I gathered Stew Cat close to me as we waited, feeling the warm breeze against my face. Now and then, there were gusts of wind that rattled the palm fronds, shaking the little hut.
It was well after dark when the first drops of rain spattered the hut, and with them, the wind turned cool. When it gusted, the rain hit the hut like handfuls of gravel.
Then the wind began to blow steadily, and Timothy went out of the hut to look up at the sky. He shouted, “Dey boilin’ ovah now, Phill-eep. ’Tis hurrican’, to be sure.”
We could hear the surf beginning to crash as the wind drove waves before it, and Timothy ducked back inside to stand in the opening of the hut, his big body stretched so that he could hang onto the overhead frame, keeping the hut erect as long as possible.
I felt movement around my legs and feet. Things were slithering. I screamed to Timothy who shouted back, “B’nothin’ but d’lil’ lizzard, comin’ high groun’.”
Rain was now slashing into the hut, and the wind was reaching a steady howl. The crash of the surf sounded closer; I wondered if it was already beginning to push up toward our hill. The rain was icy, and I was wet, head to foot. I was shivering, but more from the thought of the sea rolling over us than from the sudden cold.
In a moment, there was a splintering sound, and Timothy dropped down beside me, covering my body with his. Our hut had blown away. He shouted, “Phill-eep, put your ’ead downg.” I rolled over on my stomach, my cheek against the wet sand. Stew Cat burrowed down between us.

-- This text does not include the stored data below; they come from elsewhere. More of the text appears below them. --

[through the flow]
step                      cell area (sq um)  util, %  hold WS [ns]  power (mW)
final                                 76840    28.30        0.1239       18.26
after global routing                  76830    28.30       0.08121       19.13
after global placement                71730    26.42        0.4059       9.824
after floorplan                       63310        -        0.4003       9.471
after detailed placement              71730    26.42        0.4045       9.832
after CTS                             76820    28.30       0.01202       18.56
### src/verilog/cpuPkg.sv
package cpuPkg;

	// datapath and register file
	localparam int DBITS = 32;
	localparam int REGNOBITS = 6;
	localparam int REGWORDS = 1 << REGNOBITS;
	localparam int IMMBITS = 14;
	localparam logic [DBITS-1:0] INSTSIZE = 32'd4;
	localparam logic [DBITS-1:0] STARTPC = 32'h100;

	// memories are byte addressed by the core, word indexed inside
	localparam int IMEMADDRBITS = 12;
	localparam int DMEMADDRBITS = 12;
	localparam int WORDBITS = 2;
	localparam int IMEMWORDS = 1 << (IMEMADDRBITS - WORDBITS);
	localparam int DMEMWORDS = 1 << (DMEMADDRBITS - WORDBITS);

	// memory-mapped outputs
	localparam logic [DBITS-1:0] ADDRHEX = 32'hFFFFF000;
	localparam logic [DBITS-1:0] ADDRLEDR = 32'hFFFFF020;
	localparam int HEXBITS = 24;
	localparam int LEDRBITS = 10;
	localparam logic [HEXBITS-1:0] HEXRESET = 24'hFEDEAD;

	// instruction field positions
	localparam int OP1HI = 31;
	localparam int OP1LO = 26;
	localparam int RSHI = 25;
	localparam int RSLO = 20;
	localparam int RTHI = 19;
	localparam int RTLO = 14;
	localparam int RDHI = 13;
	localparam int RDLO = 8;
	localparam int OP2HI = 5;
	localparam int OP2LO = 0;
	localparam int IMMHI = 13;
	localparam int IMMLO = 0;

	typedef enum logic [5:0] {
		ALUR = 6'b000000,
		BEQ  = 6'b001000,
		BLT  = 6'b001001,
		BLE  = 6'b001010,
		BNE  = 6'b001011,
		JAL  = 6'b001100,
		LW   = 6'b010010,
		SW   = 6'b011010,
		ADDI = 6'b100000,
		ANDI = 6'b100100,
		ORI  = 6'b100101,
		XORI = 6'b100110
	} op1Enum;

	// comparison codes match the branches, logic codes match the immediates
	typedef enum logic [5:0] {
		EQ   = 6'b001000,
		LT   = 6'b001001,
		LE   = 6'b001010,
		NE   = 6'b001011,
		ADD  = 6'b100000,
		AND  = 6'b100100,
		OR   = 6'b100101,
		XOR  = 6'b100110,
		SUB  = 6'b101000,
		NAND = 6'b101100,
		NOR  = 6'b101101,
		NXOR = 6'b101110
	} op2Enum;

	typedef enum logic [1:0] {
		REGFILE  = 2'b00,
		FROMEXEC = 2'b01,
		FROMMEM  = 2'b10,
		FROMWB   = 2'b11
	} fwdSelEnum;

endpackage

There was no sound now except the roar of the storm. Even the sound of the wind was being beaten down by the wildness of the sea. The rain was hitting my back like thousands of hard berries blown from air guns.
Once something solid hit us and then rolled on. “Sea grape,” Timothy shouted. It was being torn up by the roots.
We stayed flat on the ground for almost two hours, taking the storm’s punishment, barely able to breathe in the driving rain. Then Timothy shouted hoarsely, “To d’palm.”
The sea was beginning to reach for our hilltop, climbing the forty feet with raging whitecaps. Timothy dragged me toward the palm. I held Stew Cat against my chest.